HF20 Exploratory Data Analysis on Proposed PayOut Changes

The upcoming HF20 proposes to make changes in how pay-out is rewarded.  The proposed changes will affect posts in which there are votes cast in the first 15 minutes.  

Repository

https://github.com/steemit/steem 

Currently rewards from votes cast in the first 30 min are on a curve on the split between Author and Curator.  it's an increasing % to the curator from the first minute, 0 at 0 mins, 100% from 30 mins on wards.    Under the proposed changes, for votes made in the first 15 min the author will no longer get these rewards but instead the will be redistributed between all posts with pay-outs.  The reasons given for this change are to discourage self-voting.

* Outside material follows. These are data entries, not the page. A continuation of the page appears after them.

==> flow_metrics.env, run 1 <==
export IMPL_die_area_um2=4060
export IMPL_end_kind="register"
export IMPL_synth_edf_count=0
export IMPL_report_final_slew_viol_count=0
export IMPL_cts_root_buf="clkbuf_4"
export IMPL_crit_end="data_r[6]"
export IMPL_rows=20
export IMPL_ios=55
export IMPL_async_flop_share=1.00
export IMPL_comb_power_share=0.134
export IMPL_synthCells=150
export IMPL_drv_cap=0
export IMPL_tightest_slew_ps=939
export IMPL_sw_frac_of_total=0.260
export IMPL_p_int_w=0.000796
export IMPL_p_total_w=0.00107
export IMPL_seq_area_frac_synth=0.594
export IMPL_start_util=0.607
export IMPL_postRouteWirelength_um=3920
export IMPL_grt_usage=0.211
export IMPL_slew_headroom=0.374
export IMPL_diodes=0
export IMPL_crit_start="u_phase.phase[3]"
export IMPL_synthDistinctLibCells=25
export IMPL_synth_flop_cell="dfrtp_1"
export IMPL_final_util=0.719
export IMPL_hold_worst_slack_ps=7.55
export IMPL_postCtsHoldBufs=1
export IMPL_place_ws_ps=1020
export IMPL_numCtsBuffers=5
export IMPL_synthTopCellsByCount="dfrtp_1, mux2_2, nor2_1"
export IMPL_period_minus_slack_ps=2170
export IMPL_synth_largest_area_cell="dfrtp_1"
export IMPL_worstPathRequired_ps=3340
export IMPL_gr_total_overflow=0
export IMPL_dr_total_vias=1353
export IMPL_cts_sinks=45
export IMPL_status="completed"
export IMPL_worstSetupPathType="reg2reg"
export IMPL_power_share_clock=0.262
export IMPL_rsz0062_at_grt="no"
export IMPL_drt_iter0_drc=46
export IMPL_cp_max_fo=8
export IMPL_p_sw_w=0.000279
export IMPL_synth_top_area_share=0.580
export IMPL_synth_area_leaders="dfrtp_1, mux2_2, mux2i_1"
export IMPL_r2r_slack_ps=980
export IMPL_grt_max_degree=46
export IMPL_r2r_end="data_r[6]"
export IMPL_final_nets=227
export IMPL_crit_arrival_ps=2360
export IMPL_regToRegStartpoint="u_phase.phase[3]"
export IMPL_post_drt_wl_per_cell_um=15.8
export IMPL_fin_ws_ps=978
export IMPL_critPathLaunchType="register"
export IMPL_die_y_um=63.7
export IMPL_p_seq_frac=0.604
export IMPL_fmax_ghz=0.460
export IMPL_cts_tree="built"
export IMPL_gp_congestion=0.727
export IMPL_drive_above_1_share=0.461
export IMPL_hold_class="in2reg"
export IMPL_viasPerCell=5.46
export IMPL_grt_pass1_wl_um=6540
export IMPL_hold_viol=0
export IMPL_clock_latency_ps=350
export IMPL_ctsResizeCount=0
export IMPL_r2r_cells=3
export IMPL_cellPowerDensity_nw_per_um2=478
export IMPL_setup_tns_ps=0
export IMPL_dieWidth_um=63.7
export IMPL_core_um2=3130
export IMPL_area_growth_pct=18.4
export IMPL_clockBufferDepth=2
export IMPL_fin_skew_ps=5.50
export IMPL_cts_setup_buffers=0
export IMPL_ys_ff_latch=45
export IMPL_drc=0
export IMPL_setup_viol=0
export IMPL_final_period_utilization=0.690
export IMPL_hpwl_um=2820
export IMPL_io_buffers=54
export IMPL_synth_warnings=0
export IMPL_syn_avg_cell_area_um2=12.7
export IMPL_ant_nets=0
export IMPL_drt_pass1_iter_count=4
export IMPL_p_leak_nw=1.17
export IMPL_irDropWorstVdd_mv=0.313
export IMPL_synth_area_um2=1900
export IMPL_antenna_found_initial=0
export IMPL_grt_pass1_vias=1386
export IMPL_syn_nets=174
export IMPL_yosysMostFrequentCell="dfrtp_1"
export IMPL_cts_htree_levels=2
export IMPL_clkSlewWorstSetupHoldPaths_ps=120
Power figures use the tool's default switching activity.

This has led to a post by @tcpolymath and a response by @davemccoy where the discussion turns to how the rewards are redistributed.  From these conversations the concerns are that these changes will redistribute the rewards to those that are already earning a lot, and the rich will just get richer.

I would suggest that you have a read of both posts and the conversations that take place in the comments

/@tcpolymath/this-post-will-exist-in-fifteen-minutes

/@davemccoy/new-ad-slogan-steemit-where-the-rich-get-richer

Its is because of these posts that I decided to take a look at the data.

Aim of Analysis

This is an exploratory analysis.  The aim was to get an indication of the level of votes placed on posts within the first 15 and 30 min to see how much of a problem early voting is.  I also wanted to try an establish who votes early and get an idea of how much this drains from the rewards pool.  From here I wanted to use this information to draw a conclusion on if HF20 will make the rich richer or have any impact at all.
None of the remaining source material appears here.